Nessa lista, Portugal destaca-se pela positiva: é o segundo país onde se come mais fruta, 79,3% da população consome, pelo menos, uma porção de fruta e legumes por dia. 61,3% consome entre uma e quatro porções, enquanto 18% consomem cinco porções ou mais. Com o aumento dos preços, talvez vejamos o país cair do top da lista. Contudo, há sempre exceções à regra e há mesmo quem procure as melhores frutas do mundo, sem se preocupar com o preço. Em Portugal, uma das frutas mais caras é o maracujá amarelo que, no El Corte Inglês, por exemplo, se encontra a 15,99 euros o quilo. Também a pithaya é vista como uma fruta que abrilhanta as mesas mais abonadas: no mesmo local, o quilo custa 14,49 euros.

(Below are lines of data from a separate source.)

This design comes from an exercise in tuning for small area, a short achievable clock period and few clock cycles per item on the open sky130 flow, not from production work.
Where RTL was checked, it was by simulation tests only, not by an equivalence proof against the original.
Power figures rest on the tool's default switching activity, not on a simulated workload.

Setup of job 101:
Design weighted_write_coalescing_buffer_unit, start of the top module:
module weighted_write_coalescing_buffer_unit (
   input  logic                               clock,
   input  logic                               reset,
   input  logic                               req_valid,
   output logic                               req_ready,
   input  logic                               req_mode,
   input  logic [wwcb_pkg::ITEM_W-1:0]        req_item_id,
   input  logic [wwcb_pkg::MODEM_W-1:0]       req_modem_index,
   input  logic [wwcb_pkg::CLASS_W-1:0]       req_weight_class,
   output logic                               rsp_valid,
   input  logic                               rsp_ready,
   output logic [wwcb_pkg::ITEM_W-1:0]        rsp_out_item_id,
   output logic [wwcb_pkg::MODEM_W-1:0]       rsp_out_modem_index,
   output logic [wwcb_pkg::SERIAL_W-1:0]      rsp_batch_serial,
   output logic                               rsp_last,
   input  logic                               csr_psel,
   input  logic                               csr_penable,
   input  logic                               csr_pwrite,
   input  logic [wwcb_pkg::CSR_ADDR_W-1:0]    csr_paddr,
   input  logic [wwcb_pkg::CSR_DATA_W-1:0]    csr_pwdata,
   output logic [wwcb_pkg::CSR_DATA_W-1:0]    csr_prdata,
   output logic                               csr_pready
);
Settings: LEC_CHECK=0, CAP_MARGIN=20, CORE_MARGIN=2, CORE_UTILIZATION=65, SETUP_SLACK_MARGIN=2.5, SLEW_MARGIN=20; clock period 6.0 ns.
run.sh (not shown) runs the stock make flow with config.mk's settings and CLKGATE_MAP_FILE= SYNTH_SCRIPT=/design/flow/synth_recipe.tcl, a recipe that flattens the netlist after the stock synthesis.
Job 101 has completed all stages; timing, DRC and antenna checks passed.
Input-level comparison between job 102 and job 101:
- a change of CORE_UTILIZATION from 65 to 40
Results
Job 102 ends up with a setup slack that is 0.043 ns higher than in job 101.
Diff job 101 -> job 102 | total power consumption of the routed design | increase of 1.8%
Sequential share of layout area delta for job 102 relative to job 101: 0.71 points lower
No functional check of the RTL was part of any run of this note.


## trial 96
Another version of the RTL of weighted_write_coalescing_buffer_unit (not shown whole).
For scale: ~150 I/O pins.
==> flow/config.mk <==
export PLATFORM = sky130hd
export DESIGN_NAME = weighted_write_coalescing_buffer_unit
export DESIGN_NICKNAME = weighted_write_coalescing_buffer_unit
export VERILOG_FILES = /design/flow/design.v
export SDC_FILE = /design/flow/constraint.sdc
export NUM_CORES = 4
export LEC_CHECK = 0
export CAP_MARGIN = 20
export CORE_MARGIN = 2
export CORE_UTILIZATION = 40
export SETUP_SLACK_MARGIN = 2.5
export SLEW_MARGIN = 20
==> flow/constraint.sdc <==
create_clock -name core_clock -period 6.0 [get_ports {clock}]
set_input_delay 1.2000 -clock core_clock [delete_from_list [all_inputs] [get_ports {clock}]]
set_output_delay 1.2000 -clock core_clock [all_outputs]
set_load 0.01 [all_outputs]
Trial 96 finished all stages; the layout is clean.
Testbench counts of trial 96, summed over its fixed seeds: cycles 12,318, items 12,000.
[inputs] trial 39 vs trial 96
# trial 96
export LEC_CHECK = 0
export CAP_MARGIN = 20
export CORE_MARGIN = 2
export CORE_UTILIZATION = 40
export SETUP_SLACK_MARGIN = 2.5
export SLEW_MARGIN = 20
create_clock -name core_clock -period 6.0 [get_ports {clock}]
# trial 39
export LEC_CHECK = 0
export CAP_MARGIN = 20
export CORE_MARGIN = 2
export CORE_UTILIZATION = 40
export SETUP_SLACK_MARGIN = 2.8
export SLEW_MARGIN = 20
create_clock -name core_clock -period 6.0 [get_ports {clock}]
Notes after the runs:
u_ctrl.s_cls[1] as the beginning of the critical path was reported by trial 39, and req_modem_index[2] by trial 96. Post-route cell area in trial 39 is 5.1% above trial 96. On trial 39: slack of the critical path is 0.0072 ns lower than what trial 96 gave. Relative to trial 96, the pin count of the biggest net entering global routing measured on trial 39 has decreased slightly. Cells: trial 39 has more instances than trial 96.


weighted_write_coalescing_buffer_unit, a different RTL version from the one above (not shown whole).
Size: ~3,000 cells after synthesis, roughly 830 flip-flops, about 150 I/O pins.
clock: 6.0 ns
lec_check: 0
cap_margin: 20
core_margin: 2
core_utilization: 40
setup_slack_margin: 2.5
slew_margin: 20
The starting point completed with no timing, DRC or antenna violations.
Next try:
--- a/flow/config.mk
+++ b/flow/config.mk
@@ -10,3 +10,3 @@
 export CORE_UTILIZATION = 40
-export SETUP_SLACK_MARGIN = 2.5
+export SETUP_SLACK_MARGIN = 3.0
 export SLEW_MARGIN = 20
Effect: Cell area increases by 2.8%; area after synthesis stays the same; utilization rises by 1.3 points.
No functional check of the RTL was part of any run of this note.


Another version of the RTL of weighted_write_coalescing_buffer_unit (not shown whole).
Size: ~3,200 cells after synthesis, roughly 0.040 mm^2 of cells after synthesis.
==> flow/config.mk <==
export PLATFORM = sky130hd
export DESIGN_NAME = weighted_write_coalescing_buffer_unit
export DESIGN_NICKNAME = weighted_write_coalescing_buffer_unit
export VERILOG_FILES = /design/flow/design.v
export SDC_FILE = /design/flow/constraint.sdc
export NUM_CORES = 4
export LEC_CHECK = 0
export CAP_MARGIN = 20
export CORE_MARGIN = 2
export CORE_UTILIZATION = 40
export SETUP_SLACK_MARGIN = 3.1
export SLEW_MARGIN = 20
==> flow/constraint.sdc <==
create_clock -name core_clock -period 6.0 [get_ports {clock}]
set_input_delay 1.2000 -clock core_clock [delete_from_list [all_inputs] [get_ports {clock}]]
set_output_delay 1.2000 -clock core_clock [all_outputs]
set_load 0.01 [all_outputs]
The baseline produced a clean layout.
Testbench counts at the start, summed over its fixed seeds: cycles 12,315, items 12,000.
Change:
Settings changed: SETUP_SLACK_MARGIN 3.1 to 3.2.
After rerunning:
- With this change the flow produced a layout that fails on max-slew violations
- utilization increases by 1.5 points
- maximum frequency decreases by roughly a tenth
- register-to-register slack degrades by 0.49 ns
- via count increases slightly
- clock skew increases by 0.023 ns
- global-route usage increases by 0.78 points
- sequential share of layout area decreases by 1.4 points
- total power increases slightly
Change:
Settings changed: SETUP_SLACK_MARGIN 3.2 to 2.2.
What happened: This time the run finished clean; die area is unchanged; core utilization goes down by 4.1 points; hold slack gets worse by 0.018 ns; clock power goes up by 9.7%; global-route usage goes down by 2.2 points; worst setup slack gets worse by 0.036 ns.
Change:
Settings changed: SETUP_SLACK_MARGIN 2.2 to 2.8.
The new run produced a clean layout.
Final cell count is higher by 0.78%.
Worst hold slack improved by 0.0053 ns.
Wire length is higher by 1.9%.
Design area is higher by 2.1%.
Setup slack improved by 0.48 ns.
Global-route usage is higher by 0.54 points.
Synthesized area does not change.
Die area stays the same.
Clock-buffer cell count is lower by 3.


run A:
Another version of the RTL of weighted_write_coalescing_buffer_unit (not shown whole).
Size in the first run: ~3200 cells after synthesis, ~860 flip-flops, about 150 I/O pins.
clock: 6.0 ns
lec_check: 0
cap_margin: 20
core_margin: 2
core_utilization: 40
setup_slack_margin: 3.0
slew_margin: 20
Testbench counts of run A, summed over its fixed seeds: cycles 12,315, items 12,000.
### run A -> run B
Settings: SETUP_SLACK_MARGIN now 2.8, was 3.0.
Findings:
Global-route wire length before repair: run B < run A
Power consumed by sequential cells across run B and run A: no real change.
The timing endpoint of the critical path comes out u_ctrl.o_key[4] in one run and u_entry_ram.eqv[26] in the other, namely in run A and run B respectively.
Compared to run A, run B has net count of the finished layout 0.85% lower.
Higher minimum period implied by the final worst setup slack was reported by run B, not run A.


== build 44 ==
weighted_write_coalescing_buffer_unit with an RTL version that a note above also has.
Size in the first run: about 3,200 cells after synthesis, about 150 I/O pins.
// weighted_write_coalescing_buffer_unit
module weighted_write_coalescing_buffer_unit (
   input  logic                               clock,
   input  logic                               reset,
   input  logic                               req_valid,
   output logic                               req_ready,
   input  logic                               req_mode,
   input  logic [wwcb_pkg::ITEM_W-1:0]        req_item_id,
   input  logic [wwcb_pkg::MODEM_W-1:0]       req_modem_index,
   input  logic [wwcb_pkg::CLASS_W-1:0]       req_weight_class,
   output logic                               rsp_valid,
   input  logic                               rsp_ready,
   output logic [wwcb_pkg::ITEM_W-1:0]        rsp_out_item_id,
   output logic [wwcb_pkg::MODEM_W-1:0]       rsp_out_modem_index,
   output logic [wwcb_pkg::SERIAL_W-1:0]      rsp_batch_serial,
   output logic                               rsp_last,
   input  logic                               csr_psel,
   input  logic                               csr_penable,
   input  logic                               csr_pwrite,
   input  logic [wwcb_pkg::CSR_ADDR_W-1:0]    csr_paddr,
   input  logic [wwcb_pkg::CSR_DATA_W-1:0]    csr_pwdata,
   output logic [wwcb_pkg::CSR_DATA_W-1:0]    csr_prdata,
   output logic                               csr_pready
);
make LEC_CHECK=0 CAP_MARGIN=20 CORE_MARGIN=2 CORE_UTILIZATION=40 SETUP_SLACK_MARGIN=2.5 SLEW_MARGIN=20 finish   # period 6.0 ns
Testbench counts of build 44, summed over its fixed seeds: cycles 12,315, items 12,000.
Here is what was changed in the inputs of build 66 compared with build 44.
# build 44
export LEC_CHECK = 0
export CAP_MARGIN = 20
export CORE_MARGIN = 2
export CORE_UTILIZATION = 40
export SETUP_SLACK_MARGIN = 2.5
export SLEW_MARGIN = 20
create_clock -name core_clock -period 6.0 [get_ports {clock}]
# build 66
export LEC_CHECK = 0
export CAP_MARGIN = 20
export CORE_MARGIN = 2
export CORE_UTILIZATION = 40
export CTS_BUF_LIST = sky130_fd_sc_hd__clkbuf_4
export SETUP_SLACK_MARGIN = 2.8
export SLEW_MARGIN = 20
create_clock -name core_clock -period 6.0 [get_ports {clock}]
- No stage failed in build 66, and the final checks on the layout all came back clean.
- Diff build 44 -> build 66: total vias in the final route shows an increase of 1,150, initial antenna violation count picked up an extra 3, fraction of standard cell area that is sequential has decreased, routed wire length climbed 3.0%, critical path depth lower.
- Side by side, clock period minus worst slack turned out lower in build 66 than in build 44.
- Summary of build 66 over build 44: leakage power figure now sits higher; number of stages on the worst hold path stayed essentially flat.
- Build 66 -> build 44: combined flip-flop and latch cell area flat
- Of build 66 and build 44, the lower placed wire-length estimate after detailed placement belongs to build 44.
- Build 66: met2 track utilization from global routing is 0.79 points higher than what build 44 reported.
Input changes introduced in build 49 (baseline for comparison: build 66):
# build 66
export LEC_CHECK = 0
export CAP_MARGIN = 20
export CORE_MARGIN = 2
export CORE_UTILIZATION = 40
export CTS_BUF_LIST = sky130_fd_sc_hd__clkbuf_4
export SETUP_SLACK_MARGIN = 2.8
export SLEW_MARGIN = 20
create_clock -name core_clock -period 6.0 [get_ports {clock}]
# build 49
export LEC_CHECK = 0
export CAP_MARGIN = 20
export CORE_MARGIN = 2
export CORE_UTILIZATION = 40
export SETUP_SLACK_MARGIN = 2.5
export SLEW_MARGIN = 20
create_clock -name core_clock -period 6.0 [get_ports {clock}]
==> flow/flow/run.sh (new file) <==
#!/bin/bash
# Standard layout, with the port buffers made from buf_4 cells instead of the default choice.
cp standard.sh standard_sh_copy.txt
export BUFFER_PORTS_ARGS="-buffer_cell sky130_fd_sc_hd__buf_4"
bash standard.sh > standard_flow.log 2>&1
status=$?
exit $status
==> flow/standard.sh (new file) <==
#!/bin/bash
# synth_recipe.tcl (not shown) runs the flow's synth.tcl, then flattens the netlist and writes it again
# the make line also repeats each setting of config.mk as NAME=value (left out here)
make -C /OpenROAD-flow-scripts/flow DESIGN_CONFIG=/design/flow/config.mk WORK_HOME=/design/flow/orfs CLKGATE_MAP_FILE= SYNTH_SCRIPT=/design/flow/synth_recipe.tcl "${@:-finish}"
removed: flow/run.sh
==> comparison <==
- Build 49: post-layout total power 5.3% above build 66
- Between build 66 and build 49, the sequential cell power does not differ in any meaningful way.
- Build 49 vs build 66, switching power share of the total went down by 2.1 points.
- STATUS final area: build 49 wins against build 66
- In build 49, relative contribution of the clock network to total power is higher than in build 66.

==> port drivers added, routing unchanged <==
No port has a modelled driver above. Below, the same layouts with a new extraction and two added sets of constraints.
Step 1 (the two cells are an assumption about what drives the block):
set clk [get_ports {clock}]
set_driving_cell -lib_cell sky130_fd_sc_hd__clkbuf_16 $clk
set_driving_cell -lib_cell sky130_fd_sc_hd__buf_2 [delete_from_list [all_inputs] $clk]
Step 2 adds t to the input delays and takes it off the output delays; t is the mean of the earliest and latest rising clock arrival at the registers after step 1. Input paths then give back, and output paths get back, about the clock's delay inside the block.
Slacks: ideal / step 1 / step 2; pairs: ideal / step 1.
run | shift t [ns] | setup slack, ns | worst hold slack (ns) | worst setup path after step 2 | worst data-port slew with drivers (ns)
job 101 | 0.713 | 2.327 / 2.327 / 1.693 | 0.471 / 0.471 / 0.471 | input to register | 0.08
job 102 | 0.738 | 2.370 / 2.419 / 1.680 | 0.474 / 0.474 / 0.474 | input to register | 0.11
trial 96 | 0.755 | 2.318 / 2.326 / 1.598 | 0.469 / 0.469 / 0.469 | input to register | 0.07
trial 39 | 0.740 | 2.310 / 2.300 / 1.751 | 0.470 / 0.470 / 0.470 | input to register | 0.07
the first run of note 3 | 0.741 | 2.326 / 2.326 / 1.900 | 0.470 / 0.470 / 0.470 | input to register | 0.09
the second run of note 3 | 0.736 | 2.292 / 2.292 / 2.099 | 0.471 / 0.471 / 0.471 | input to register | 0.08
the first run of note 4 | 0.746 | 2.660 / 2.660 / 2.308 | 0.415 / 0.415 / 0.415 | input to register | 0.04
the second run of note 4 | 0.761 | 2.174 / 2.174 / 2.174 | 0.437 / 0.437 / 0.437 | register to register | 0.04
the third run of note 4 | 0.750 | 2.137 / 2.137 / 1.743 | 0.419 / 0.419 / 0.419 | input to register | 0.07
the fourth run of note 4 | 0.742 | 2.612 / 2.612 / 2.183 | 0.424 / 0.424 / 0.424 | input to register | 0.06
run A | 0.749 | 2.895 / 2.871 / 2.436 | 0.419 / 0.419 / 0.419 | input to register | 0.05
run B | 0.750 | 2.655 / 2.604 / 2.294 | 0.428 / 0.428 / 0.428 | input to register | 0.03
build 44 | 0.750 | 2.333 / 2.333 / 1.910 | 0.419 / 0.419 / 0.419 | input to register | 0.07
build 66 | 1.179 | 2.337 / 2.269 / 1.945 | 0.417 / 0.417 / 0.417 | input to register | 0.06
build 49 | 0.731 | 2.333 / 2.333 / 2.333 | 0.418 / 0.418 / 0.418 | register to register | 0.10
For trial 96, which loses most, drivers alone change the setup slack by +0.008 ns; drivers and shift together by -0.720 ns.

A Grande Consumo, revista dos negócios da distribuição, possui uma lista daquelas que são as frutas mais caras do mundo. Entre elas encontram-se as melancias japonesas em forma de cubo, vendidas a 10000 Ienes no país de origem, o equivalente a 70 euros. Os ananases oriundos dos Jardins Perdidos de Heligan, em Inglaterra, levam cerca de dois anos a ser cultivados e, por isso, apresentam um preço de cerca de mil dólares por ananás, o equivalente a 927,49 euros. Da lista das frutas mais exclusivas fazem também parte as uvas japonesas Ruby Roman. Cada cacho tem cerca de 30 uvas e cada uma pesa cerca de 20 gramas. O preço de leilão chega a ser de 9,350 dólares por cacho, cerca de 8 mil euros.
Água com cristais
E até a água pode ser sinónimo de requinte. A empresa de garrafas BKR lançou a 500 Collection que inclui quatro modelos de garrafas de água disponíveis nas cores rose gold, rosa pastel, branco e preto, todas com tampas revestidas por 500 cristais Swarovski.

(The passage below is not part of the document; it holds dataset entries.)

From an optimization exercise on the open Yosys and OpenROAD flow, aimed at small area, a short achievable clock period and few clock cycles; shortcuts taken in it are not production practice. Only simulation tests tie the RTL to the original design; equivalence was not proved. Power is estimated from default activity; no workload was simulated.

## rev 12
==> module WordSplitAdd, before the edit <==
module WordSplitAdd #(
    parameter int NB = 4,
    parameter logic [8*NB+7:0] BND = {8'd32, 8'd24, 8'd16, 8'd8, 8'd0}
) (
    input  logic [31:0]   x,
    input  logic [31:0]   y,
    input  logic [31:0]   z,
    input  logic          y0,     
    output logic [31:0]   s0,     
    output logic [NB-1:0] g,      
    output logic [NB-1:0] p,      
    output logic          c31     
);
    logic [31:0] s, c, w;
    assign s = x ^ y ^ z;
    assign c = (x & y) | (x & z) | (y & z);
    assign w = {c[30:0], y0};
    for (genvar b = 0; b < NB; b++) begin : g_blk
        localparam int LO = BND[8*b +: 8];
        localparam int BW = BND[8*(b+1) +: 8] - LO;
        assign {g[b], s0[LO +: BW]} = {1'b0, s[LO +: BW]} + {1'b0, w[LO +: BW]};
        assign p[b] = &(s[LO +: BW] ^ w[LO +: BW]);
    end
    assign c31 = c[31];
endmodule
==> module WordFinish, before the edit <==
module WordFinish #(
    parameter int NB = 4,
    parameter logic [8*NB+7:0] BND = {8'd32, 8'd24, 8'd16, 8'd8, 8'd0}
) (
    input  logic [31:0]   s0,
    input  logic [NB-1:0] g,
    input  logic [NB-1:0] p,
    input  logic          cin,
    output logic [31:0]   sum,
    output logic          cout
);
    logic [NB:0] cb;
    always_comb begin
        for (int b = 0; b <= NB; b++) begin
            logic t;
            t = cin;
            for (int k = 0; k < b; k++) t = t & p[k];
            cb[b] = t;
            for (int k = 0; k < b; k++) begin
                t = g[k];
                for (int j = k + 1; j < b; j++) t = t & p[j];
                cb[b] = cb[b] | t;
            end
        end
    end
    for (genvar b = 0; b < NB; b++) begin : g_blk
        localparam int LO = BND[8*b +: 8];
        localparam int BW = BND[8*(b+1) +: 8] - LO;
        for (genvar i = 0; i < BW; i++) begin : g_bit
            if (i == 0) begin : g_lsb
                assign sum[LO] = s0[LO] ^ cb[b];
            end else begin : g_up
                assign sum[LO + i] = s0[LO + i] ^ (cb[b] & (&s0[LO +: i]));
            end
        end
    end
    assign cout = cb[NB];
endmodule
==> module p256_mod_add, before the edit <==
module p256_mod_add #(
    parameter int RD_LAT = 3
) (
    input  logic        clk,
    input  logic        rst_n,
    input  logic        ena,
    input  logic [31:0] a_din,
    input  logic [31:0] b_din,
    output logic        rdy,
    output logic [2:0]  a_addr,
    output logic [2:0]  b_addr,
    output logic [2:0]  d_addr,
    output logic        d_wren,
    output logic [31:0] d_dout
);
    localparam int NB = 6;
    localparam logic [8*NB+7:0] BND = {8'd32, 8'd26, 8'd21, 8'd16, 8'd11, 8'd6, 8'd0};
    logic [3:0]  k_q, k_d;
    logic        r_q, f_q, cin_q;
    logic        bad;
    logic        first, word0;
    logic        m_q, m0_q;
    logic [31:0] s0_q, s0;
    logic [NB-1:0] g_q, p_q, g, p;
    logic        c31_q, c31;
    logic        co;
    logic [31:0] z;
    assign first = k_q == 4'd2;
    assign word0 = k_q == 4'd3;
    assign z = {{30{m_q}}, m_q | first, m0_q};
    WordSplitAdd #(.NB(NB), .BND(BND)) u_split (
        .x(a_din), .y(b_din), .z(z), .y0(c31_q & ~first & ~word0),
        .s0(s0), .g(g), .p(p), .c31(c31)
    );
    WordFinish #(.NB(NB), .BND(BND)) u_fin (
        .s0(s0_q), .g(g_q), .p(p_q), .cin(cin_q),
        .sum(d_dout), .cout(co)
    );
    assign a_addr = k_q[2:0];
    assign b_addr = k_q[2:0];
    assign d_addr = {~k_q[2], k_q[1:0]};
    assign d_wren = k_q >= 4'd4 && k_q <= 4'd11;
    assign rdy    = k_q == 4'd12;
    assign bad = k_q == 4'd11 && r_q && !(co || c31_q);
    always_comb begin
        k_d = k_q;
        if (bad) begin
            k_d = 4'd15;
        end else if (k_q != 4'd12) begin
            k_d = k_q + 4'd1;
        end
    end
    always_ff @(posedge clk or negedge rst_n) begin
        if (!rst_n) begin
            k_q     <= 4'd15;
            r_q     <= 1'b0;
            f_q     <= 1'b0;
            cin_q   <= 1'b0;
            m_q     <= 1'b0;
            m0_q    <= 1'b0;
        end else if (ena) begin
            k_q <= k_d;
            if (bad) f_q <= 1'b1;
            if (k_q == 4'd3) begin
                r_q   <= (co | c31_q) & ~f_q;
                cin_q <= (co | c31_q) & ~f_q;
            end else begin
                cin_q <= co & (k_q != 4'd2);
            end
            m_q     <= r_q && k_d >= 4'd6 && k_d <= 4'd9;
            m0_q    <= r_q && k_d >= 4'd6 && k_d <= 4'd8;
        end
    end
    always_ff @(posedge clk) begin
        if (ena) begin
            s0_q  <= s0;
            g_q   <= g;
            p_q   <= p;
            c31_q <= c31;
        end
    end
endmodule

Criada em 2011 por Tal Winter e Kate Culter, a BKR acredita que desenhar produtos – neste caso, garrafas de água – com um design apelativo pode mudar o mundo, ao incentivar mais pessoas a beberem água. Os lucros de vendas da garrafas que custam 150 libras, o equivalente a 170 euros, são doados à organização Water for People, para fornecer água potável a quem precisa.
Portanto, se há quem faça uma mesa de entradas com menos de 10 euros, há quem, em presuntos, queijos, bebidas, caviar e algumas frutas, gaste mais de 10 mil.